Notebook

	FREYA WP2 User Story 2	As a software author, I want to be able to see the citations of my software aggregated across all versions, so that I see a complete picture of reuse.

Software development process involves versioned releases. Consequently, different software versions may be used for scientific discovery and thus referenced in publications. In order to quantify impact of a software, its author must be able to capture the reuse of the software across all its versions.

This notebook uses the DataCite GraphQL API to retrieve metadata about software titled: Calculation Package: Inverting topography for landscape evolution model process representation, including all its versions, so that its overall reuse can be quantified.

Goal: By the end of this notebook, for a given software you should be able to display:

Counts of citations, views and downloads metrics, aggregated across all versions of the software
An interactive stacked bar plot showing how the metric counts of each version contribute to the corresponding aggregated metric counts, e.g.

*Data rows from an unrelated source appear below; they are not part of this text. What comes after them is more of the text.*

[config.mk]
export PLATFORM = sky130hd
export DESIGN_NAME = zx_top
export DESIGN_NICKNAME = d
export VERILOG_FILES = /design/src/zx_bus_pkg.sv /design/src/zx_mem_pkg.sv /design/src/bus_readback.sv /design/src/io_decode.sv /design/src/mem_map.sv /design/src/sys_clkrst.sv /design/src/win_pager.sv /design/src/zx_top.sv
export SDC_FILE = /design/constraint.sdc
export NUM_CORES = 1
export LEC_CHECK = 0
export CAP_MARGIN = 20
export CORE_MARGIN = 2
export CORE_UTILIZATION = 35
export CTS_CLUSTER_DIAMETER = 150
export CTS_CLUSTER_SIZE = 14
export DETAILED_ROUTE_END_ITERATION = 8
export DONT_BUFFER_PORTS = 1
export HOLD_SLACK_MARGIN = 0.06
export PLACE_DENSITY = 0.53
export SYNTH_ARGS = -nofsm -noshare
export SYNTH_HDL_FRONTEND = slang
export SYNTH_HIERARCHICAL = 1
export SYNTH_SLANG_ARGS = --single-unit
export TNS_END_PERCENT = 5
[constraint.sdc]
create_clock -name fclk -period 7.4 [get_ports fclk]
set_clock_uncertainty 0.1 [all_clocks]
set_input_delay 0.37 -clock fclk [delete_from_list [all_inputs] [get_ports fclk]]
set_output_delay 0.37 -clock fclk [all_outputs]
set_load 0.02 [all_outputs]
[src/zx_bus_pkg.sv]
//////////////////////////////////////////////////
// z80 bus types: access kinds, bus cycle record
// and the I/O port and trap constants
//////////////////////////////////////////////////

`default_nettype none

package zx_bus_pkg;

	// kind of bus cycle, one per strobe
	typedef enum logic [2:0]
	{
		ACC_M1     = 3'd0,
		ACC_MEM_RD = 3'd1,
		ACC_MEM_WR = 3'd2,
		ACC_IO_RD  = 3'd3,
		ACC_IO_WR  = 3'd4
	} acc_kind_e;

	// one complete bus cycle as seen by the core
	typedef struct packed
	{
		logic [15:0] addr;
		logic [7:0]  wdata;
		acc_kind_e   kind;
	} z80_acc_t;

	// data returned to the cpu on I/O reads
	typedef logic [7:0] io_rd_t;

	// page port xxF7, written with the window in a[15:14]
	localparam logic [7:0] PORT_PAGE_LO = 8'hF7;

	// readback port xxBE, selector in the high byte
	localparam logic [7:0] PORT_RDBACK_LO = 8'hBE;

	// fetch from 3Dxx in ROM switches DOS on
	localparam logic [7:0] DOS_TRAP_HI = 8'h3D;

endpackage

`default_nettype wire

[src/zx_mem_pkg.sv]
//////////////////////////////////////////////////
// memory side types: window configuration,
// translated requests and reset values
//////////////////////////////////////////////////

`default_nettype none

package zx_mem_pkg;

	// four 16K windows across the z80 address space
	localparam int NUM_WIN = 4;

	// window config, same layout as the port byte
	typedef struct packed
	{
		logic       zero;
		logic       rom;
		logic [5:0] page;
	} win_cfg_t;

	// translated memory access going out to ROM or RAM
	typedef struct packed
	{
		logic        csrom;
		logic [4:0]  rompg;
		logic [19:0] ram_addr;
		logic        wr;
	} mem_req_t;

	// DOS is off after reset
	localparam logic DOS_RST = 1'b0;

	// window n starts at page n, only window 0 maps ROM
	function automatic win_cfg_t win_rst_cfg(input int unsigned win);
		win_cfg_t cfg;
		cfg.zero = 1'b0;
		cfg.rom  = (win == 0);
		cfg.page = 6'(win);
		return cfg;
	endfunction

endpackage

`default_nettype wire

[src/bus_readback.sv]
//////////////////////////////////////////////////
// I/O read data: window readback port and FF
// for everything else
//////////////////////////////////////////////////

`timescale 1ns/1ps
`default_nettype none

module bus_readback (
	input  wire                  fclk,
	input  wire                  core_rst_n,
	input  wire                  rdback_stb,
	input  wire [7:0]            rdback_sel,
	input  wire                  unmapped_stb,
	input  zx_mem_pkg::win_cfg_t win [zx_mem_pkg::NUM_WIN],
	input  wire                  dos,
	output logic                 rd_valid,
	output zx_bus_pkg::io_rd_t   rd_data
);

	// selector just past the windows gives the flags byte
	localparam logic [7:0] SEL_FLAGS = 8'(zx_mem_pkg::NUM_WIN);

	logic [zx_mem_pkg::NUM_WIN-1:0] rom_bits;
	zx_bus_pkg::io_rd_t             rd_nxt;

	// rom flags, window 3 in the top bit
	always_comb
	begin
		for (int i = 0; i < zx_mem_pkg::NUM_WIN; i++)
			rom_bits[i] = win[i].rom;
	end

	always_comb
	begin
		if (unmapped_stb)
			rd_nxt = 8'hFF;
		else if (rdback_sel < SEL_FLAGS)
			rd_nxt = zx_bus_pkg::io_rd_t'(win[rdback_sel[1:0]]);
		else if (rdback_sel == SEL_FLAGS)
			rd_nxt = {3'b000, dos, rom_bits};
		else
			rd_nxt = 8'hFF;
	end

	always_ff @(posedge fclk)
	begin
		if (!core_rst_n)
			rd_valid <= 1'b0;
		else
			rd_valid <= rdback_stb | unmapped_stb;
	end

	always_ff @(posedge fclk)
	begin
		if (rdback_stb || unmapped_stb)
			rd_data <= rd_nxt;
	end

endmodule

`default_nettype wire

[src/io_decode.sv]
//////////////////////////////////////////////////
// splits each bus strobe into page write,
// readback, unmapped read or memory access
//////////////////////////////////////////////////

`timescale 1ns/1ps
`default_nettype none

module io_decode (
	input  wire                                    acc_stb,
	input  zx_bus_pkg::z80_acc_t                   acc,
	output logic [zx_mem_pkg::NUM_WIN-1:0]         page_wr,
	output zx_mem_pkg::win_cfg_t                   page_data,
	output logic                                   rdback_stb,
	output logic [7:0]                             rdback_sel,
	output logic                                   unmapped_stb,
	output logic                                   mem_stb,
	output zx_bus_pkg::z80_acc_t                   mem_acc
);

	logic [7:0] port_lo;

	assign port_lo = acc.addr[7:0];

	always_comb
	begin
		page_wr      = '0;
		rdback_stb   = 1'b0;
		unmapped_stb = 1'b0;
		mem_stb      = 1'b0;

		if (acc_stb)
		begin
			case (acc.kind)
				zx_bus_pkg::ACC_M1,
				zx_bus_pkg::ACC_MEM_RD,
				zx_bus_pkg::ACC_MEM_WR:
					mem_stb = 1'b1;
				zx_bus_pkg::ACC_IO_WR:
				begin
					// window picked by a[15:14]
					if (port_lo == zx_bus_pkg::PORT_PAGE_LO)
						page_wr[acc.addr[15:14]] = 1'b1;
				end
				zx_bus_pkg::ACC_IO_RD:
				begin
					if (port_lo == zx_bus_pkg::PORT_RDBACK_LO)
						rdback_stb = 1'b1;
					else
						unmapped_stb = 1'b1;
				end
				default:
					;
			endcase
		end
	end

	// payloads ride along, only the strobes qualify them
	assign page_data  = zx_mem_pkg::win_cfg_t'(acc.wdata);
	assign rdback_sel = acc.addr[15:8];
	assign mem_acc    = acc;

endmodule

`default_nettype wire

[src/mem_map.sv]
//////////////////////////////////////////////////
// memory access translation to ROM/RAM requests,
// plus the DOS flag switched by M1 fetches
//////////////////////////////////////////////////

`timescale 1ns/1ps
`default_nettype none

module mem_map (
	input  wire                  fclk,
	input  wire                  core_rst_n,
	input  wire                  mem_stb,
	input  zx_bus_pkg::z80_acc_t mem_acc,
	input  zx_mem_pkg::win_cfg_t win [zx_mem_pkg::NUM_WIN],
	output logic                 mem_valid,
	output zx_mem_pkg::mem_req_t mem,
	output logic                 dos
);

	zx_mem_pkg::win_cfg_t sel;
	zx_mem_pkg::mem_req_t req;
	logic                 is_m1;
	logic                 dos_on;
	logic                 dos_off;

	assign sel   = win[mem_acc.addr[15:14]];
	assign is_m1 = (mem_acc.kind == zx_bus_pkg::ACC_M1);

	//////////////////////////////////////////////////
	// request forming
	//////////////////////////////////////////////////

	always_comb
	begin
		req = '0;
		if (sel.rom)
		begin
			// old DOS value, the flag change applies afterwards
			req.csrom = 1'b1;
			req.rompg = {sel.page[3:0], dos};
		end
		else
		begin
			req.ram_addr = {sel.page, mem_acc.addr[13:0]};
		end
		req.wr = (mem_acc.kind == zx_bus_pkg::ACC_MEM_WR);
	end

	always_ff @(posedge fclk)
	begin
		if (!core_rst_n)
			mem_valid <= 1'b0;
		else
			mem_valid <= mem_stb;
	end

	always_ff @(posedge fclk)
	begin
		if (mem_stb)
			mem <= req;
	end

	//////////////////////////////////////////////////
	// DOS flag
	//////////////////////////////////////////////////

	assign dos_on  = is_m1 && sel.rom && (mem_acc.addr[15:8] == zx_bus_pkg::DOS_TRAP_HI);
	assign dos_off = is_m1 && !sel.rom;

	always_ff @(posedge fclk)
	begin
		if (!core_rst_n)
			dos <= zx_mem_pkg::DOS_RST;
		else if (mem_stb && dos_on)
			dos <= 1'b1;
		else if (mem_stb && dos_off)
			dos <= 1'b0;
	end

endmodule

`default_nettype wire

[src/sys_clkrst.sv]
//////////////////////////////////////////////////
// reset stretcher, bus reset output and the
// AY clock divider
//////////////////////////////////////////////////

`timescale 1ns/1ps
`default_nettype none

module sys_clkrst #(
	parameter int RST_CNT_SIZE = 6,
	parameter int AY_DIV_BITS  = 4
)(
	input  wire  fclk,
	input  wire  rst_n,
	output logic core_rst_n,
	output logic res,
	output logic ay_clk
);

	// msb sets after 2**RST_CNT_SIZE cycles of rst_n high
	logic [RST_CNT_SIZE:0]  rst_cnt;
	logic [AY_DIV_BITS-1:0] ay_cnt;

	always_ff @(posedge fclk)
	begin
		if (!rst_n)
			rst_cnt <= '0;
		else if (!rst_cnt[RST_CNT_SIZE])
			rst_cnt <= rst_cnt + 1'b1;
	end

	assign core_rst_n = rst_cnt[RST_CNT_SIZE];
	assign res        = ~core_rst_n;

	// free running divider, parked at zero in reset
	always_ff @(posedge fclk)
	begin
		if (!core_rst_n)
			ay_cnt <= '0;
		else
			ay_cnt <= ay_cnt + 1'b1;
	end

	assign ay_clk = ay_cnt[AY_DIV_BITS-1];

endmodule

`default_nettype wire

[src/win_pager.sv]
//////////////////////////////////////////////////
// page register of one 16K address window
//////////////////////////////////////////////////

`timescale 1ns/1ps
`default_nettype none

module win_pager #(
	parameter int unsigned WIN = 0
)(
	input  wire                  fclk,
	input  wire                  core_rst_n,
	input  wire                  wr_stb,
	input  zx_mem_pkg::win_cfg_t wr_data,
	output zx_mem_pkg::win_cfg_t cfg
);

	// reset page and rom flag depend on the window index
	localparam zx_mem_pkg::win_cfg_t CFG_RST = zx_mem_pkg::win_rst_cfg(WIN);

	zx_mem_pkg::win_cfg_t cfg_q;

	// load on the write edge, visible from the next cycle
	always_ff @(posedge fclk)
	begin
		if (!core_rst_n)
		begin
			cfg_q <= CFG_RST;
		end
		else if (wr_stb)
		begin
			// top bit is reserved, always reads back 0
			cfg_q.zero <= 1'b0;
			cfg_q.rom  <= wr_data.rom;
			cfg_q.page <= wr_data.page;
		end
	end

	assign cfg = cfg_q;

endmodule

`default_nettype wire

[src/zx_top.sv]
//////////////////////////////////////////////////
// paging core top level
//////////////////////////////////////////////////

`timescale 1ns/1ps
`default_nettype none

module zx_top #(
	parameter int RST_CNT_SIZE = 6,
	parameter int AY_DIV_BITS  = 4
)(
	input  wire                  fclk,
	input  wire                  rst_n,
	input  wire                  acc_stb,
	input  zx_bus_pkg::z80_acc_t acc,
	output logic                 mem_valid,
	output zx_mem_pkg::mem_req_t mem,
	output logic                 rd_valid,
	output zx_bus_pkg::io_rd_t   rd_data,
	output logic                 res,
	output logic                 ay_clk
);

	logic                           core_rst_n;
	logic [zx_mem_pkg::NUM_WIN-1:0] page_wr;
	zx_mem_pkg::win_cfg_t           page_data;
	logic                           rdback_stb;
	logic [7:0]                     rdback_sel;
	logic                           unmapped_stb;
	logic                           mem_stb;
	zx_bus_pkg::z80_acc_t           mem_acc;
	zx_mem_pkg::win_cfg_t           win_cfg [zx_mem_pkg::NUM_WIN];
	logic                           dos;

	sys_clkrst #(
		.RST_CNT_SIZE (RST_CNT_SIZE),
		.AY_DIV_BITS  (AY_DIV_BITS )
	) u_clkrst (
		.fclk       (fclk      ),
		.rst_n      (rst_n     ),
		.core_rst_n (core_rst_n),
		.res        (res       ),
		.ay_clk     (ay_clk    )
	);

	io_decode u_decode (
		.acc_stb      (acc_stb     ),
		.acc          (acc         ),
		.page_wr      (page_wr     ),
		.page_data    (page_data   ),
		.rdback_stb   (rdback_stb  ),
		.rdback_sel   (rdback_sel  ),
		.unmapped_stb (unmapped_stb),
		.mem_stb      (mem_stb     ),
		.mem_acc      (mem_acc     )
	);

	//////////////////////////////////////////////////
	// window page registers
	//////////////////////////////////////////////////

	for (genvar g = 0; g < zx_mem_pkg::NUM_WIN; g++)
	begin : gen_win
		win_pager #(
			.WIN (g)
		) u_pager (
			.fclk       (fclk      ),
			.core_rst_n (core_rst_n),
			.wr_stb     (page_wr[g]),
			.wr_data    (page_data ),
			.cfg        (win_cfg[g])
		);
	end

	mem_map u_map (
		.fclk       (fclk      ),
		.core_rst_n (core_rst_n),
		.mem_stb    (mem_stb   ),
		.mem_acc    (mem_acc   ),
		.win        (win_cfg   ),
		.mem_valid  (mem_valid ),
		.mem        (mem       ),
		.dos        (dos       )
	);

	bus_readback u_rdback (
		.fclk         (fclk        ),
		.core_rst_n   (core_rst_n  ),
		.rdback_stb   (rdback_stb  ),
		.rdback_sel   (rdback_sel  ),
		.unmapped_stb (unmapped_stb),
		.win          (win_cfg     ),
		.dos          (dos         ),
		.rd_valid     (rd_valid    ),
		.rd_data      (rd_data     )
	);

endmodule

`default_nettype wire

==> run summary <==
Hold WC Path Type -> input port to flip-flop
critical path, cell by cell -> nand2b_1 > a21oi_4 > or4b_1 > nor3_1 > o221a_1
wire length on met2 -> 3.64 mm
vias in the first global route -> 2287
crit-path max cell delay -> 0.71 ns
CTS tree -> built
status -> complete, no violations
Worst IR Drop VDD -> 0.0746 mV
CTS Buf Count -> 9
Ys Warns -> 6
synthesized area per cell -> 11.8 µm²
clock sink total -> 77
Final Cycle Share -> 25.9%
Vias/cell -> 5.04
Post-Syn Area -> 3930 µm²
Initial Utilization -> 36.1%
row count -> 38
Final Setup Violations -> 0
Routed WL per cell -> 17.8 µm
PostCTS Resize Cnt -> 0
maximum net fanout on the critical path -> 29
Post-Place Cells -> 426
final cell count without fillers -> 447
DIE AREA -> 12100 µm²
final slew viol count -> 0
Req. time, crit path -> 7.60 ns
GP Congestion -> 0.719
antenna violations before repair -> 0
area grow syn2layout -> 1.78%
Final ANT Viol Nets -> 0
Port Buf Inserts -> 0
setup bufs post-CTS -> 0
critical path startpoint category -> input port
crit path DAT -> 2.12 ns
clk slew on worst S/H paths -> 0.08 ns
Final Hold Viols -> 0
Post-Route WL -> 7.95 mm
Max Buffers Root-to-Sink -> 2
# fillers -> 1054
max_cap viols -> 0
Slowest cell on crit path -> a21oi_4
Initial DRC Count -> 141
Final Worst Setup Slack -> 5.48 ns
critical path class -> input port to flip-flop
Slew Limit Headroom -> 38.6%
setup TNS -> 0 ns
largest net degree at the start of global routing -> 31
H-tree depth -> 3
pre-CTS WS -> 5.10 ns
nets@finish -> 334
Remaining Overflow, GRT -> 0
antenna cell count -> 0
global-route wire length before repair -> 12.5 mm
DR WL met3 -> 689 µm
share of cells above drive strength 1 -> 17.9%
Die Wd -> 110 µm
Tot GR Track Use -> 14.0%
met1 wire length -> 3.55 mm
root buf cell -> clkbuf_8
io pins -> 69
RSZ-0062 raised after global routing -> no
Syn Nets -> 365
Setup crit end kind -> flip-flop
via count -> 2254
PD cells -> 197 nW/µm²
detailed-router iteration count before antenna repair -> 4
worst-skew pair later-pin latency -> 0.36 ns
static leakage -> 1.25 nW
hold_buf cts -> 4
post-layout util -> 36.8%
Top Metal Used -> met4
DRC violations left -> 0
Max Fclk -> 521 MHz
Vert. Die Dim -> 110 µm
worst slew pin tran -> 0.919 ns
Fin Hold WS -> 0.0858 ns
post-layout min period -> 1.92 ns
DP Wirelength -> 5.21 mm
Syn Inst Count -> 333
area of the core -> 10900 µm²
final timing paths:
check             depth (start not counted)                                      to  slack (ns)                                    from
hold reg to reg                           1           u_clkrst/ay_cnt[0]$_SDFF_PN0_        0.37           u_clkrst/ay_cnt[0]$_SDFF_PN0_
setup / recovery                          5                  u_map/dos$_SDFFE_PN0P_        5.48                                  acc[2]
setup reg to reg                          2             u_map/mem[21]$_SDFFCE_PN0P_        5.67  gen_win[3].u_pager/cfg[6]$_SDFFE_PN0P_
hold / removal                            2  gen_win[2].u_pager/cfg[3]$_SDFFE_PN0P_        0.09                                  acc[6]
power breakdown:
group	switching, W	total (W)	internal (W)
Sequential	0.0000120	0.000465	0.000453
Clock	0.000152	0.000292	0.000140
Combinational	0.0000155	0.0000325	0.0000171
Total	0.000179	0.000789	0.000610
sequential cells by signal (all words and copies together) (netlist names):
signal               count
u_rdback/rd_data         8
u_clkrst/ay_cnt          4
gen_win.u_pager/cfg     28
u_clkrst/rst_cnt         7
u_map/dos                1
u_rdback/rd_valid        1
u_map/mem_valid          1
u_map/mem               27
cell type report:
class	count	area [µm²]	area share, %
flip-flops and latches	77	1890	47.3
clock inverters	2	10.0	0.250
well taps	140	175	4.38
clock buffers	14	163	4.06
repair buffers	10	87.6	2.19
multi-input cells	203	1670	41.8
inverters	1	3.75	0.0938
metrics by stage:
step | power [W] | cell area (µm²)
2_1_floorplan | 0.000521 | 3930
3_3_place_gp | 0.000504 | 3780
3_5_place_dp | 0.000505 | 3780
4_1_cts | 0.000798 | 3990
5_1_grt | 0.000830 | 4000
6_report | 0.000789 | 4000
cells in the final DEF (no fill, tap or decap), drive strengths merged, types with 2 or more instances in the layout:
cell / instances
a21oi: 5
a21o: 2
mux2i: 29
dfxtp: 42
nand2b: 3
edfxtp: 35
o21ai: 9
clkbuf: 14
mux4: 7
nor2b: 49
xnor2: 5
nor2: 4
nand4bb: 4
nand2: 16
mux2: 5
or3b: 6
nand4b: 10
ha: 2
a211oi: 3
buf: 5
nand3: 3
conb: 4
nor4: 4
and2: 12
dlygate4sd3: 5
clkinv: 2
o32ai: 3
nand4: 3
nor3: 3
worst max-delay path: cells and delay by family:
kind	cells	cell delay, ns
compound gates	2	0.90
simple gates	3	0.84
layer usage:
| layer | vias up | GRT usage [%] |
|---|---|---|
| li1 | 1083 | - |
| met4 | 0 | 4.70 |
| met1 | 1101 | 17.9 |
| met5 | - | 0 |
| met3 | 5 | 6.58 |
| met2 | 65 | 20.9 |
(Power assumes the default switching activity.)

Install libraries and prepare GraphQL client¶

In [1]:

%%capture
# Install required Python packages
!pip install gql requests numpy plotly

In [2]:

# Prepare the GraphQL client
import requests
from IPython.display import display, Markdown
from gql import gql, Client
from gql.transport.requests import RequestsHTTPTransport

_transport = RequestsHTTPTransport(
    url='https://api.datacite.org/graphql',
    use_json=True,
)

client = Client(
    transport=_transport,
    fetch_schema_from_transport=True,
)

Define and run GraphQL query¶

Define the GraphQL query to retrieve metadata for the software titled: Calculation Package: Inverting topography for landscape evolution model process representation using its DOI.

In [3]:

# Generate the GraphQL query to retrieve the required software's metadata
query_params = {
    "softwareId" : "https://doi.org/10.5281/zenodo.2799488"
}

query = gql("""query getSoftware($softwareId: ID!)
{
  software(id: $softwareId) {
    id
    titles {
      title
    }
    publicationYear
    citations {
      nodes {
        id
        titles {
          title
        }        
      }
    }
    version
    versionCount
    versionOfCount
    citationCount
    downloadCount
    viewCount
    versions {
      nodes {
        id
        version
        publicationYear
        titles {
          title
        }
        citations {
          nodes {
            id
            titles {
              title
            }
          }
        }
        version
        versionCount
        versionOfCount
        citationCount
        downloadCount
        viewCount
      }
    }
  }
}
""")

Run the above query via the GraphQL client

In [4]:

import json
data = client.execute(query, variable_values=json.dumps(query_params))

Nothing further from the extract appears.